[[ Input data open ]]

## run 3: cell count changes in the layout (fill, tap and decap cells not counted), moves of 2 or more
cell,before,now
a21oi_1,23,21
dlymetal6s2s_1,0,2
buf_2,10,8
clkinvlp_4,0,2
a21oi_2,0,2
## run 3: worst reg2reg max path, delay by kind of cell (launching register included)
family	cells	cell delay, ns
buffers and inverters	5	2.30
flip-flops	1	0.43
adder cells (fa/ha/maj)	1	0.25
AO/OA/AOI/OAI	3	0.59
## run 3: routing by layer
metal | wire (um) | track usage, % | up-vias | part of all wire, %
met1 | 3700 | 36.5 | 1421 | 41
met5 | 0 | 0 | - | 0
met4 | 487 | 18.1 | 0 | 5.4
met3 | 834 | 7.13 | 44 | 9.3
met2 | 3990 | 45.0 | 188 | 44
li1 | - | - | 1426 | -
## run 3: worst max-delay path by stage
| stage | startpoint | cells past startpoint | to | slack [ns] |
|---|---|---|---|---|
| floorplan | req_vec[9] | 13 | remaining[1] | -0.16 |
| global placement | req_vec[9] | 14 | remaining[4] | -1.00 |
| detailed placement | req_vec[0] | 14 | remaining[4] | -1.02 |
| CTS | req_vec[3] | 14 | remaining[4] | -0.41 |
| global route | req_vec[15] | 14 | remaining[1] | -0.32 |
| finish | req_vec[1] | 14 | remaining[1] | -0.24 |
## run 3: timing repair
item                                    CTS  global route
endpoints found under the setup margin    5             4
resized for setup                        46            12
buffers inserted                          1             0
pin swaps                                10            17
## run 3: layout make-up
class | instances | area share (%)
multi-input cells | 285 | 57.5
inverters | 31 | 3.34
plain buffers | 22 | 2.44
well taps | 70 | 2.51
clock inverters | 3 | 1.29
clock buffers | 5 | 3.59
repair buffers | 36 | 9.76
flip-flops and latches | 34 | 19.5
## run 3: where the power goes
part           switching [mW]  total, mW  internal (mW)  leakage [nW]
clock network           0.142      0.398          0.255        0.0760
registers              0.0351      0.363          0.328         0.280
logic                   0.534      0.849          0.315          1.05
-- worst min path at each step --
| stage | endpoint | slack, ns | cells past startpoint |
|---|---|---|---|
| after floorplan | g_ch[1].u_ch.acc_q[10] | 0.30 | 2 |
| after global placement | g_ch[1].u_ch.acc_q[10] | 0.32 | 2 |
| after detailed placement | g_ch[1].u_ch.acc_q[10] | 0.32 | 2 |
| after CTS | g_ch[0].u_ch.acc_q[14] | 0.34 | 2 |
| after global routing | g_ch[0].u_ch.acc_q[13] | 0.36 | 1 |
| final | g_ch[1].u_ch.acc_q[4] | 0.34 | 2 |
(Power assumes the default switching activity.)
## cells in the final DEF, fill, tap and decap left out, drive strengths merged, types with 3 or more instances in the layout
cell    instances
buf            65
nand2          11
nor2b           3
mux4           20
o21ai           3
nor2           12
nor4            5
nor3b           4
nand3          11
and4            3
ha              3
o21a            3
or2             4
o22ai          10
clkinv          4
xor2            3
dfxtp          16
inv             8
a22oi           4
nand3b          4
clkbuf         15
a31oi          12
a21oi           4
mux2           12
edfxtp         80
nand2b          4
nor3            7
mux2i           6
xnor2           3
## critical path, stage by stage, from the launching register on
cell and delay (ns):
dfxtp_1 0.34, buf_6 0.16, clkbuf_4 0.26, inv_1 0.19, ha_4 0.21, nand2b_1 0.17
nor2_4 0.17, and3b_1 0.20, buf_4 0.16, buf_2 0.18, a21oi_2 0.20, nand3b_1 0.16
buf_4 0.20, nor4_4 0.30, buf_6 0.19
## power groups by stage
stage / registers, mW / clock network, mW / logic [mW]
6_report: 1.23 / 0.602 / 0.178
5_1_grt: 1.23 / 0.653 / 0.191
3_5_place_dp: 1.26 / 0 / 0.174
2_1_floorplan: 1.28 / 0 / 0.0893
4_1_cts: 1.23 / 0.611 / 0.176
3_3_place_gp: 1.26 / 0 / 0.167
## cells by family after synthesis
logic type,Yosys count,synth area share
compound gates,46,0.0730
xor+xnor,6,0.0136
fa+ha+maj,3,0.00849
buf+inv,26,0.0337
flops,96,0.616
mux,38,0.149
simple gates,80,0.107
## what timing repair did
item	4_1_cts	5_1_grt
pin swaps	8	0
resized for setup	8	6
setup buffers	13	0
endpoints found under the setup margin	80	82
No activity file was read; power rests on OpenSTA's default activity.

[[ Input data closed ]]

→ Task brief:
Look through the entries and return every line where "resized" appears.

→ Reply to the exercise:
resized for setup                        46            12
resized for setup	8	6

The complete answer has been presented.